The V1 update flow is:

request planning
-> fetch
-> staging
-> normalization
-> validation
-> deduplication
-> partition write
-> manifest update
-> staging cleanup

Dataset behavior is selected by DatasetSpec, not by hardcoded branches in the core pipeline.

Request Context

The public update API accepts:

  • start
  • end
  • assets
  • force
  • repair
  • validate
  • workers
  • batch_size
  • source_options
  • progress
  • max_retries
  • retry_backoff_seconds

These values are passed through RequestContext. Source adapters may use them to plan requests. Fetches are parallelized across planned requests/pages, but canonical Parquet commits remain serial per dataset.

Example:

lake.update.dataset(
    "income",
    source="tushare",
    assets=["000001.SZ", "600000.SH"],
    start="2020-01-01",
    end="2026-06-15",
    batch_size=250,
)

For offset-paginated APIs, add request options to the dataset spec:

request_options:
  pagination: offset
  page_size: 5000
  limit_param: limit
  offset_param: offset
  offset_start: 0

Each physical page is retried independently and counted in progress/failure metadata.

Staging

Fetched source responses are written to data/staging. Staging preserves source response boundaries while the pipeline normalizes and commits canonical data.
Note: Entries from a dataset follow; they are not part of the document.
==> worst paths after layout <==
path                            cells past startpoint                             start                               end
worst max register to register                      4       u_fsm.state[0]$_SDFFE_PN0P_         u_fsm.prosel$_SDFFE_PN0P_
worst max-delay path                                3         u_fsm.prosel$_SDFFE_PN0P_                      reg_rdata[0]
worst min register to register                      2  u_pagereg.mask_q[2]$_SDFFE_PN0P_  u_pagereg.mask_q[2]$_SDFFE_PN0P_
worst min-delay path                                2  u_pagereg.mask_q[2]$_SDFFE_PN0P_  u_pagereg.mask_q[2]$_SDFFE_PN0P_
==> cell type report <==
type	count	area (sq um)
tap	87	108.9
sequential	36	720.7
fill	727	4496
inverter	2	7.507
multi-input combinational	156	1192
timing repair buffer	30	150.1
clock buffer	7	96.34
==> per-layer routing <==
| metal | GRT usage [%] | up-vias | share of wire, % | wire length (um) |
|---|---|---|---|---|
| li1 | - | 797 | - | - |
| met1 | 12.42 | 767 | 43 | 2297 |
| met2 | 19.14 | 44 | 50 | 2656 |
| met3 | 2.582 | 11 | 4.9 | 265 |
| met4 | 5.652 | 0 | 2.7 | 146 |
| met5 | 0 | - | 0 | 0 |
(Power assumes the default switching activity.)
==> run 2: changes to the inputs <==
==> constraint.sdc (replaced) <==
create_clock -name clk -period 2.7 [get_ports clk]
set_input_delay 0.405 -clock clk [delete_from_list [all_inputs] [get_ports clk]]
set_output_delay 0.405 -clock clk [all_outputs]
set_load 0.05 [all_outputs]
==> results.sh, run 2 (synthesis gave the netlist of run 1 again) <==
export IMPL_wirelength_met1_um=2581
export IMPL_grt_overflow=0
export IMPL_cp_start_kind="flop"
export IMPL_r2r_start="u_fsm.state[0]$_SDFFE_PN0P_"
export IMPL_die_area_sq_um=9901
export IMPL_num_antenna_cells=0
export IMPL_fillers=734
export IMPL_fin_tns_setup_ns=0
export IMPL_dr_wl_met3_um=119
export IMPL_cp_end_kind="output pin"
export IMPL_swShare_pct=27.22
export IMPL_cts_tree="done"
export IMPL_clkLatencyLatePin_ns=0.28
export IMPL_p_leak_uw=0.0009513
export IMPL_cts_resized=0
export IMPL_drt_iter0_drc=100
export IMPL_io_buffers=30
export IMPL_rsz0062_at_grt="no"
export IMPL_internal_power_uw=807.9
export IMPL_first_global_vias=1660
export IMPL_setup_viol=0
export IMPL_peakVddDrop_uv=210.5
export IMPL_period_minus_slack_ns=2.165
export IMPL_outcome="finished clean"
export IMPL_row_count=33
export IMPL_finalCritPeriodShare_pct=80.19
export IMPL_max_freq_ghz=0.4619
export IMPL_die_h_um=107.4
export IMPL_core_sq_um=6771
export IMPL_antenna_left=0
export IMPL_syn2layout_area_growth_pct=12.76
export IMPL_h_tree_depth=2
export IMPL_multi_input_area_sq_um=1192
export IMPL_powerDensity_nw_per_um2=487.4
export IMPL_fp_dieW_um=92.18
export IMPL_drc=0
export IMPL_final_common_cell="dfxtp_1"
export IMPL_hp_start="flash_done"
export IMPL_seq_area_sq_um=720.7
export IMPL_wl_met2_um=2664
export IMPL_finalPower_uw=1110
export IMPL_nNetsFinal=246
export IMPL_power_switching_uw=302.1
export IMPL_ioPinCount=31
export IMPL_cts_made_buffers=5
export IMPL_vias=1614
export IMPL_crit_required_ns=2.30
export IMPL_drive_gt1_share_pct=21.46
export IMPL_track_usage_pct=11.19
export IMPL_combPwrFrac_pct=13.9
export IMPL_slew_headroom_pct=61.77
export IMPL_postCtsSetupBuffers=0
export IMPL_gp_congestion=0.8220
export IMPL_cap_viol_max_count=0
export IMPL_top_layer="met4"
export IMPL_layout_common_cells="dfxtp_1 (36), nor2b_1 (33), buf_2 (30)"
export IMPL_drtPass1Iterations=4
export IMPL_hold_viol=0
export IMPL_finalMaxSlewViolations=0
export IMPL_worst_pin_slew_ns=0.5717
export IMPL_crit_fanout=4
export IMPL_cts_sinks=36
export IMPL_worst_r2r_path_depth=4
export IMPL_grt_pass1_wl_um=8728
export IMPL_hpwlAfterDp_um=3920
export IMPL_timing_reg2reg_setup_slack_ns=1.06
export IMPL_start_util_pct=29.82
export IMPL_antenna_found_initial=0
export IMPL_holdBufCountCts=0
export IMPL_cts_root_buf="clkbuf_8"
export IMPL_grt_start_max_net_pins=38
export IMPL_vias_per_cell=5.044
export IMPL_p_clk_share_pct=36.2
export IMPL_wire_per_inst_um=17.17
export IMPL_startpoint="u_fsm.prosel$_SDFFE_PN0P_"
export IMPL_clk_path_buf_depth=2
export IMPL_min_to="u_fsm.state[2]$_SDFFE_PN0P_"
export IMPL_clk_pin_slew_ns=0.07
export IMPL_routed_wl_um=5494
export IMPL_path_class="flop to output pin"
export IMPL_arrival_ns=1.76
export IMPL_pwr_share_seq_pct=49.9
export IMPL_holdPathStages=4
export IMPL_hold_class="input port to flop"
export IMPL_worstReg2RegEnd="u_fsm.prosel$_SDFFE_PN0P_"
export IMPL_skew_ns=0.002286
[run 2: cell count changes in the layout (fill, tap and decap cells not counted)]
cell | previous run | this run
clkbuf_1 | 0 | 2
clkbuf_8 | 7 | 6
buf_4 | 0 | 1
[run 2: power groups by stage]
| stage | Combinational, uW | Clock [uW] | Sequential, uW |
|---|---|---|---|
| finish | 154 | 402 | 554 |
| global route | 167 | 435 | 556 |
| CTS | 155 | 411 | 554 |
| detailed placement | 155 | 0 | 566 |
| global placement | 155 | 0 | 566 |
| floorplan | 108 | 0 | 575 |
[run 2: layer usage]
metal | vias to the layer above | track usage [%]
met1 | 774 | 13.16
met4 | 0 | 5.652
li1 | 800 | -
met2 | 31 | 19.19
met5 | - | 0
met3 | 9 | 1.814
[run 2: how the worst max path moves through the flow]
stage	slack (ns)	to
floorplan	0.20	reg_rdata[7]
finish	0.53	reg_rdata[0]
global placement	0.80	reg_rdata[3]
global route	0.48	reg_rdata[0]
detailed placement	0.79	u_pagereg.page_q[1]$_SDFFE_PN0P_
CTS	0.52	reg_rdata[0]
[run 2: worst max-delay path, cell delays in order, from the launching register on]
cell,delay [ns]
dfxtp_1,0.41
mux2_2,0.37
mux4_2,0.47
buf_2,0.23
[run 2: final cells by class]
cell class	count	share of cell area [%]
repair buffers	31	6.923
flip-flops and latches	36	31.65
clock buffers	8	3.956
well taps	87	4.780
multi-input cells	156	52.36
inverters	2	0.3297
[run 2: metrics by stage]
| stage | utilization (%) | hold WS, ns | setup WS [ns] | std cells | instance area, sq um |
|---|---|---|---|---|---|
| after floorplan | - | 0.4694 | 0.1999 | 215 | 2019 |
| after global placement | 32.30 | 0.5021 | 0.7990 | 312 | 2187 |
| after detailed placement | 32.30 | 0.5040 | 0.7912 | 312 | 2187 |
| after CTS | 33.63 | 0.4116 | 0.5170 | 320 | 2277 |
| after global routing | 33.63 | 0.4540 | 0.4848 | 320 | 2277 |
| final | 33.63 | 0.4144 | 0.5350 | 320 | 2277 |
**src/rtl/pend_pkg.sv**
```systemverilog
`timescale 1ns/1ps
// Package pend_pkg
// Shared encodings for the pending-write scoreboard.
// Assumes: a request's format bit selects how its register field is read.
package pend_pkg;

    // How a request names its register
    typedef enum logic {
        REQ_MASK = 1'b0,   // one-hot (or multi-hot) mask used directly
        REQ_NUM  = 1'b1    // binary register number, decoded to one-hot
    } req_fmt_e;

endpackage

```
**src/rtl/pend_decode.sv**
```systemverilog
`timescale 1ns/1ps
// Module pend_decode
// Turns one request (valid, format, mask, number) into a register mask.
// Assumes: with a number, 1 is shifted left by it; a number past the
// top register decodes to no bit. An invalid request decodes to zero.
module pend_decode #(
    parameter int NREG = 32,
    parameter int IW   = 5
) (
    input  logic            vld,
    input  logic            fmt,
    input  logic [NREG-1:0] mask,
    input  logic [IW-1:0]   num,
    output logic [NREG-1:0] onehot
);
    import pend_pkg::*;

    localparam logic [NREG-1:0] ONE = NREG'(1);

    // select mask or shifted number, gated by valid
    always_comb begin
        onehot = '0;
        if (vld) begin
            if (req_fmt_e'(fmt) == REQ_NUM) begin
                onehot = ONE << num;
            end else begin
                onehot = mask;
            end
        end
    end

endmodule

```
**src/rtl/pend_req_merge.sv**
```systemverilog
`timescale 1ns/1ps
// Module pend_req_merge
// Decodes NPORT requests and OR-reduces them into one register mask.
// Assumes: no port has priority over another; every asserted bit survives.
module pend_req_merge #(
    parameter int NREG  = 32,
    parameter int NPORT = 2,
    parameter int IW    = 5
) (
    input  logic [NPORT-1:0]      vld,
    input  logic [NPORT-1:0]      fmt,
    input  logic [NPORT*NREG-1:0] mask,
    input  logic [NPORT*IW-1:0]   num,
    output logic [NREG-1:0]       merged
);
    logic [NREG-1:0] dec [NPORT];

    for (genvar p = 0; p < NPORT; p++) begin : g_port
        pend_decode #(.NREG(NREG), .IW(IW)) u_dec (
            .vld    (vld[p]),
            .fmt    (fmt[p]),
            .mask   (mask[p*NREG +: NREG]),
            .num    (num[p*IW +: IW]),
            .onehot (dec[p])
        );
    end

    // OR every decoded port into the merged mask
    always_comb begin
        merged = '0;
        for (int p = 0; p < NPORT; p++) begin
            merged = merged | dec[p];
        end
    end

endmodule

```
**src/rtl/pend_vec.sv**
```systemverilog
`timescale 1ns/1ps
// Module pend_vec
// Holds the pending-write vector. The merged set mask waits one cycle in
// set_dly before it reaches the vector. Clears act in the cycle they
// arrive. Where the delayed set and a clear meet on one bit, the set wins.
// Assumes: synchronous active-low reset empties both stages.
module pend_vec #(
    parameter int NREG = 32
) (
    input  logic            clk,
    input  logic            rst_n,
    input  logic [NREG-1:0] set_req,
    input  logic [NREG-1:0] clr_req,
    output logic [NREG-1:0] set_dly,
    output logic [NREG-1:0] vec_q,
    output logic [NREG-1:0] vec_byp
);
    // delay stage for issue-time set requests
    always_ff @(posedge clk) begin
        if (!rst_n) begin
            set_dly <= '0;
        end else begin
            set_dly <= set_req;
        end
    end

    // next-state view: clears applied, then the delayed set on top
    always_comb begin
        vec_byp = (vec_q & ~clr_req) | set_dly;
    end

    // registered pending vector
    always_ff @(posedge clk) begin
        if (!rst_n) begin
            vec_q <= '0;
        end else begin
            vec_q <= vec_byp;
        end
    end

endmodule

```
**src/rtl/pend_check.sv**
```systemverilog
`timescale 1ns/1ps
// Module pend_check
// Compares NCHK operand or destination masks against one view of the
// pending vector. A check that saw its unit busy with no hazard settles
// and stays quiet until its valid bit drops.
// Assumes: the busy input is registered in the unit, so the settle
// path feeds back only through settled_q.
module pend_check #(
    parameter int NREG = 32,
    parameter int NCHK = 2,
    parameter int IW   = 5
) (
    input  logic                 clk,
    input  logic                 rst_n,
    input  logic [NREG-1:0]      view,
    input  logic [NCHK-1:0]      vld,
    input  logic [NCHK-1:0]      fmt,
    input  logic [NCHK*NREG-1:0] mask,
    input  logic [NCHK*IW-1:0]   num,
    input  logic [NCHK-1:0]      busy,
    output logic [NCHK-1:0]      hz,
    output logic                 any
);
    for (genvar i = 0; i < NCHK; i++) begin : g_chk
        logic [NREG-1:0] want;
        logic            settled_q;
        logic            hit;

        pend_decode #(.NREG(NREG), .IW(IW)) u_dec (
            .vld    (vld[i]),
            .fmt    (fmt[i]),
            .mask   (mask[i*NREG +: NREG]),
            .num    (num[i*IW +: IW]),
            .onehot (want)
        );

        // hazard while still checking and the view overlaps the request
        always_comb begin
            hit = vld[i] & ~settled_q & (|(view & want));
        end

        // settle once the unit is busy without a hazard; release on invalid
        always_ff @(posedge clk) begin
            if (!rst_n) begin
                settled_q <= 1'b0;
            end else begin
                settled_q <= vld[i] & (settled_q | (busy[i] & ~hit));
            end
        end

        assign hz[i] = hit;
    end

    // merged flag across all checks
    always_comb begin
        any = |hz;
    end

endmodule

```
**src/rtl/pend_scoreboard.sv**
```systemverilog
`timescale 1ns/1ps
// Module pend_scoreboard
// Pending-write scoreboard: merges set and clear requests, keeps the
// pending vector, and raises read and write-after-write hazards.
// Assumes: read checks use the registered vector, destination checks
// the bypass view; the issue control acts on raw_any and waw_any.
module pend_scoreboard #(
    parameter int NREG = 32,
    parameter int NSET = 2,
    parameter int NCLR = 2,
    parameter int NRD  = 3,
    parameter int NWR  = 2,
    localparam int IW  = (NREG > 1) ? $clog2(NREG) : 1
) (
    input  logic                 clk,
    input  logic                 rst_n,
    input  logic [NSET-1:0]      set_vld,
    input  logic [NSET-1:0]      set_fmt,
    input  logic [NSET*NREG-1:0] set_mask,
    input  logic [NSET*IW-1:0]   set_num,
    input  logic [NCLR-1:0]      clr_vld,
    input  logic [NCLR-1:0]      clr_fmt,
    input  logic [NCLR*NREG-1:0] clr_mask,
    input  logic [NCLR*IW-1:0]   clr_num,
    input  logic [NRD-1:0]       rd_vld,
    input  logic [NRD-1:0]       rd_fmt,
    input  logic [NRD*NREG-1:0]  rd_mask,
    input  logic [NRD*IW-1:0]    rd_num,
    input  logic [NRD-1:0]       rd_busy,
    input  logic [NWR-1:0]       wr_vld,
    input  logic [NWR-1:0]       wr_fmt,
    input  logic [NWR*NREG-1:0]  wr_mask,
    input  logic [NWR*IW-1:0]    wr_num,
    input  logic [NWR-1:0]       wr_busy,
    output logic [NREG-1:0]      pend_q,
    output logic [NREG-1:0]      pend_byp,
    output logic [NRD-1:0]       rd_hz,
    output logic [NWR-1:0]       wr_hz,
    output logic                 raw_any,
    output logic                 waw_any
);
    logic [NREG-1:0] set_m;
    logic [NREG-1:0] clr_m;
    logic [NREG-1:0] set_dly;

    pend_req_merge #(.NREG(NREG), .NPORT(NSET), .IW(IW)) u_set_merge (
        .vld    (set_vld),
        .fmt    (set_fmt),
        .mask   (set_mask),
        .num    (set_num),
        .merged (set_m)
    );

    pend_req_merge #(.NREG(NREG), .NPORT(NCLR), .IW(IW)) u_clr_merge (
        .vld    (clr_vld),
        .fmt    (clr_fmt),
        .mask   (clr_mask),
        .num    (clr_num),
        .merged (clr_m)
    );

    pend_vec #(.NREG(NREG)) u_vec (
        .clk     (clk),
        .rst_n   (rst_n),
        .set_req (set_m),
        .clr_req (clr_m),
        .set_dly (set_dly),
        .vec_q   (pend_q),
        .vec_byp (pend_byp)
    );

    pend_check #(.NREG(NREG), .NCHK(NRD), .IW(IW)) u_rd_chk (
        .clk   (clk),
        .rst_n (rst_n),
        .view  (pend_q),
        .vld   (rd_vld),
        .fmt   (rd_fmt),
        .mask  (rd_mask),
        .num   (rd_num),
        .busy  (rd_busy),
        .hz    (rd_hz),
        .any   (raw_any)
    );

    pend_check #(.NREG(NREG), .NCHK(NWR), .IW(IW)) u_wr_chk (
        .clk   (clk),
        .rst_n (rst_n),
        .view  (pend_byp),
        .vld   (wr_vld),
        .fmt   (wr_fmt),
        .mask  (wr_mask),
        .num   (wr_num),
        .busy  (wr_busy),
        .hz    (wr_hz),
        .any   (waw_any)
    );

endmodule

```
==> config.mk <==
export PLATFORM = sky130hd
export DESIGN_NAME = pwm_bank
export DESIGN_NICKNAME = d
export VERILOG_FILES = /design/src/rtl/pwm_bank_pkg.sv /design/src/rtl/pwm_bank_regs.sv /design/src/rtl/pwm_bank_prescale.sv /design/src/rtl/pwm_bank_chan.sv /design/src/rtl/pwm_bank.sv
export SDC_FILE = /design/constraint.sdc
export NUM_CORES = 1
export LEC_CHECK = 0
export BUFFER_PORTS_ARGS = -buffer_cell sky130_fd_sc_hd__buf_4
export CORE_ASPECT_RATIO = 0.75
export CORE_UTILIZATION = 30
export DETAILED_ROUTE_END_ITERATION = 10
export GPL_ROUTABILITY_DRIVEN = 0
export MAX_ROUTING_LAYER = met4
export PLACE_DENSITY = 0.49
export SETUP_SLACK_MARGIN = 0.4
export SYNTH_ARGS = -nofsm -noshare
export SYNTH_HDL_FRONTEND = slang
export SYNTH_SLANG_ARGS = --single-unit
export TNS_END_PERCENT = 5
==> constraint.sdc <==
create_clock -name clk_i -period 7.6 [get_ports clk_i]
set_clock_uncertainty 0.05 [all_clocks]
set_input_delay 0.38 -clock clk_i [delete_from_list [all_inputs] [get_ports clk_i]]
set_output_delay 0.38 -clock clk_i [all_outputs]
set_load 0.05 [all_outputs]
==> src/rtl/pwm_bank_pkg.sv <==
package pwm_bank_pkg;
  localparam int WORD_W    = 32;
  localparam int EN_BIT    = 31;
  localparam int DUTY_LSB  = 16;
  localparam int DUTY_W    = 8;
  localparam int SCALE_LSB = 0;
  localparam int SCALE_W   = 13;
  localparam int PHASE_W   = DUTY_W;

  typedef struct packed {
    logic               en;
    logic [DUTY_W-1:0]  duty;
    logic [SCALE_W-1:0] scale;
  } chan_cfg_t;

  function automatic chan_cfg_t word_to_cfg(input logic [WORD_W-1:0] w);
    chan_cfg_t c;
    c.en    = w[EN_BIT];
    c.duty  = w[DUTY_LSB +: DUTY_W];
    c.scale = w[SCALE_LSB +: SCALE_W];
    return c;
  endfunction

  function automatic logic [WORD_W-1:0] cfg_to_word(input chan_cfg_t c);
    logic [WORD_W-1:0] w;
    w = '0;
    w[EN_BIT]                = c.en;
    w[DUTY_LSB +: DUTY_W]    = c.duty;
    w[SCALE_LSB +: SCALE_W]  = c.scale;
    return w;
  endfunction
endpackage

==> src/rtl/pwm_bank_regs.sv <==
module pwm_bank_regs
  import pwm_bank_pkg::*;
#(
  parameter int NUM_CH = 4,
  parameter int ADDR_W = 8
) (
  input  logic              clk_i,
  input  logic              rst_ni,
  input  logic [ADDR_W-1:0] addr_i,
  input  logic              wr_en_i,
  input  logic [WORD_W-1:0] wr_data_i,
  output logic [WORD_W-1:0] rd_data_o,
  output chan_cfg_t         cfg_o [NUM_CH]
);
  localparam int IDX_W = ADDR_W - 4;

  logic [IDX_W-1:0] idx;
  logic             hit;
  chan_cfg_t        wr_cfg;
  logic             unused_rsvd;

  assign idx         = addr_i[ADDR_W-1:4];
  assign hit         = (addr_i[3:0] == 4'd0) && (32'(idx) < NUM_CH);
  assign wr_cfg      = word_to_cfg(wr_data_i);
  assign unused_rsvd = ^{wr_data_i[30:24], wr_data_i[15:13]};

  for (genvar g = 0; g < NUM_CH; g++) begin : g_word
    logic      wr_sel;
    chan_cfg_t cfg_q;

    assign wr_sel = wr_en_i && hit && (32'(idx) == g);

    always_ff @(posedge clk_i or negedge rst_ni) begin
      if (!rst_ni)      cfg_q <= '0;
      else if (wr_sel)  cfg_q <= wr_cfg;
    end

    assign cfg_o[g] = cfg_q;
  end

  always_comb begin
    rd_data_o = '0;
    for (int i = 0; i < NUM_CH; i++) begin
      if (hit && (32'(idx) == i)) rd_data_o = cfg_to_word(cfg_o[i]);
    end
  end
endmodule

==> src/rtl/pwm_bank_prescale.sv <==
module pwm_bank_prescale #(
  parameter int CNT_W = 13
) (
  input  logic             clk_i,
  input  logic             rst_ni,
  input  logic             clr_i,
  input  logic [CNT_W-1:0] limit_i,
  output logic             tick_o
);
  logic [CNT_W-1:0] cnt_q, cnt_d;
  logic             at_limit;

  assign at_limit = (cnt_q == limit_i);
  assign tick_o   = !clr_i && at_limit;

  always_comb begin
    if (clr_i || at_limit) cnt_d = '0;
    else                   cnt_d = cnt_q + CNT_W'(1);
  end

  always_ff @(posedge clk_i or negedge rst_ni) begin
    if (!rst_ni) cnt_q <= '0;
    else         cnt_q <= cnt_d;
  end
endmodule

==> src/rtl/pwm_bank_chan.sv <==
module pwm_bank_chan
  import pwm_bank_pkg::*;
(
  input  logic               clk_i,
  input  logic               rst_ni,
  input  chan_cfg_t          cfg_i,
  output logic               pwm_o,
  output logic               run_o,
  output logic [PHASE_W-1:0] phase_o,
  output logic [DUTY_W-1:0]  duty_o
);
  logic               run_q, run_d;
  logic [PHASE_W-1:0] phase_q, phase_d;
  logic [DUTY_W-1:0]  duty_q, duty_d;
  logic [SCALE_W-1:0] scale_q, scale_d;
  logic               start, going, tick, wrap, load;

  assign start = cfg_i.en && !run_q;
  assign going = cfg_i.en && run_q;
  assign wrap  = tick && (phase_q == '1);
  assign load  = start || wrap;

  pwm_bank_prescale #(.CNT_W(SCALE_W)) presc_i (
    .clk_i   (clk_i),
    .rst_ni  (rst_ni),
    .clr_i   (!going),
    .limit_i (scale_q),
    .tick_o  (tick)
  );

  always_comb begin
    run_d = cfg_i.en;
    if (!going)    phase_d = '0;
    else if (tick) phase_d = phase_q + PHASE_W'(1);
    else           phase_d = phase_q;
    duty_d  = load ? cfg_i.duty  : duty_q;
    scale_d = load ? cfg_i.scale : scale_q;
  end

  always_ff @(posedge clk_i or negedge rst_ni) begin
    if (!rst_ni) begin
      run_q   <= 1'b0;
      phase_q <= '0;
      duty_q  <= '0;
      scale_q <= '0;
    end else begin
      run_q   <= run_d;
      phase_q <= phase_d;
      duty_q  <= duty_d;
      scale_q <= scale_d;
    end
  end

  assign pwm_o   = going && (phase_q < duty_q);
  assign run_o   = run_q;
  assign phase_o = phase_q;
  assign duty_o  = duty_q;
endmodule

==> src/rtl/pwm_bank.sv <==
module pwm_bank
  import pwm_bank_pkg::*;
#(
  parameter int NUM_CH = 4,
  parameter int ADDR_W = 8
) (
  input  logic              clk_i,
  input  logic              rst_ni,
  input  logic [ADDR_W-1:0] addr_i,
  input  logic              wr_en_i,
  input  logic [31:0]       wr_data_i,
  output logic [31:0]       rd_data_o,
  output logic [NUM_CH-1:0] pwm_o
);
  logic [1:0] rst_pipe_q;
  logic       rst_n_int;

  always_ff @(posedge clk_i or negedge rst_ni) begin
    if (!rst_ni) rst_pipe_q <= 2'b00;
    else         rst_pipe_q <= {rst_pipe_q[0], 1'b1};
  end
  assign rst_n_int = rst_pipe_q[1];

  chan_cfg_t                       cfg [NUM_CH];
  logic [NUM_CH-1:0]               en_w;
  logic [NUM_CH-1:0]               run_w;
  logic [NUM_CH-1:0][PHASE_W-1:0]  phase_w;
  logic [NUM_CH-1:0][DUTY_W-1:0]   duty_w;

  pwm_bank_regs #(.NUM_CH(NUM_CH), .ADDR_W(ADDR_W)) regs_i (
    .clk_i     (clk_i),
    .rst_ni    (rst_n_int),
    .addr_i    (addr_i),
    .wr_en_i   (wr_en_i),
    .wr_data_i (wr_data_i),
    .rd_data_o (rd_data_o),
    .cfg_o     (cfg)
  );

  for (genvar g = 0; g < NUM_CH; g++) begin : g_chan
    assign en_w[g] = cfg[g].en;
    pwm_bank_chan chan_i (
      .clk_i   (clk_i),
      .rst_ni  (rst_n_int),
      .cfg_i   (cfg[g]),
      .pwm_o   (pwm_o[g]),
      .run_o   (run_w[g]),
      .phase_o (phase_w[g]),
      .duty_o  (duty_w[g])
    );
  end
endmodule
After a successful commit, staging fragments for the run are removed.

Canonical Commit

The commit step:

  1. Normalizes source rows into canonical fields.
  2. Applies partition-derived columns.
  3. Runs framework validation.
  4. Applies the dataset deduplication strategy.
  5. Sorts by the dataset sort order.
  6. Writes affected canonical Parquet files.
  7. Updates SQLite manifests.

Current V1 Behavior

The current implementation provides the new API and storage foundation. It supports canonical writes and manifest-driven status. More advanced incremental optimizations are design targets for future iterations:

  • asset-level content-hash skipping
  • micro-batched partition merging
  • partition locks around concurrent writers
  • manifest rebuild tooling
  • compaction thresholds and repair operations

The API already leaves room for those features without changing user-facing method names.

Backfill

Backfill is a dataset update with explicit date boundaries:

lake.update.backfill(
    "daily",
    source="tushare",
    start="2000-01-01",
    end="2026-06-15",
)

Status After Updates

print(lake.status.dataset("daily", source="tushare"))
print(lake.status.runs(limit=20))

Status reads SQLite metadata and manifests by default.